Por @Wicho — 20 de Junio de 2018

Primer vuelo del primer A350 de Iberia

Un poco menos de cinco años después de haber hecho el pedido Iberia está a punto de recibir su primer Airbus A350-900 y en Así es como se entrega un avión explican el proceso, aunque la versión corta es:

  • Tras la firma del pedido un equipo de la aerolínea visita las instalaciones del fabricante para escoger los equipos de la cabina de pasajeros… el equivalente al nivel de acabado en un coche, podríamos decir.
  • Cuando el avión entra en la línea de ensamblado final personal de la aerolínea realiza visitas periódicas para ver que todo se está haciendo de la forma en la que esperan. Estas visitas suele establecerlas el fabricante según el ensamblado del avión alcance distintos hitos, aunque la aerolínea puede solicitar más.
  • Con el avión terminado los pilotos del fabricante lo sacan al aire para comprobar que todo funciona correctamente. Hay una serie de vuelos programados en los que se va probando distintas cosas y cuando terminan, y si todo ha ido bien, le dan el visto bueno al avión.

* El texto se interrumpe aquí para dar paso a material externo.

`config.mk`:
```
export PLATFORM = sky130hd
export DESIGN_NAME = reset_sequencer
export DESIGN_NICKNAME = d
export VERILOG_FILES = /design/src/rtl/reset_sequencer.sv
export SDC_FILE = /design/constraint.sdc
export NUM_CORES = 1
export LEC_CHECK = 0
export ABC_AREA = 1
export BUFFER_PORTS_ARGS = -buffer_cell sky130_fd_sc_hd__buf_2
export CORE_ASPECT_RATIO = 1.4
export CORE_UTILIZATION = 40
export DETAILED_ROUTE_END_ITERATION = 12
export GPL_TIMING_DRIVEN = 0
export PLACE_DENSITY = 0.55
export SYNTH_ARGS = -nofsm -noshare
export SYNTH_HDL_FRONTEND = slang
export SYNTH_SLANG_ARGS = --single-unit
```
`constraint.sdc`:
```
create_clock -name clock -period 1.9 [get_ports clock]
set_input_delay 0.095 -clock clock [delete_from_list [all_inputs] [get_ports clock]]
set_output_delay 0.095 -clock clock [all_outputs]
set_load 0.05 [all_outputs]
```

En el caso del primer A350 de Iberia han sido necesarios unos vuelos extra para validar unas mejoras aerodinámicas y en su construcción que Airbus ha implementado con lo aprendido desde que el primer A350 entró en la línea de emsamblado.
  • Es entonces cuando los pilotos de la aerolínea realizan sus propios vuelos de aceptación para comprobarlo todo y así poder llevárselo a casa.

    Vuelo de aceptación del primer A350 de Iberia
    El primer A350 de Iberia en un vuelo de aceptación. El EC-MXV en principio será entregado a Iberia el 26 de junio de 2018 – foto por Aviation Toulouse

  • Al mismo tiempo que se hacen los vuelos de prueba otro equipo comprueba en tierra el correcto funcionamiento de los otros equipos no directamente relacionados con el vuelo y también se revisa la pintura del avión para que esté impecable. Para la revisión de los acabados externos Airbus lleva ya un tiempo empleando drones.

Una vez el avión en España hay que realizar los trámites de importación, someterlo a la revisión de la Agencia Estatal de Seguridad Aérea, matricularlo, e incluirlo en Certificado de Operador Aéreo, más conocido como AOC, de la aerolínea.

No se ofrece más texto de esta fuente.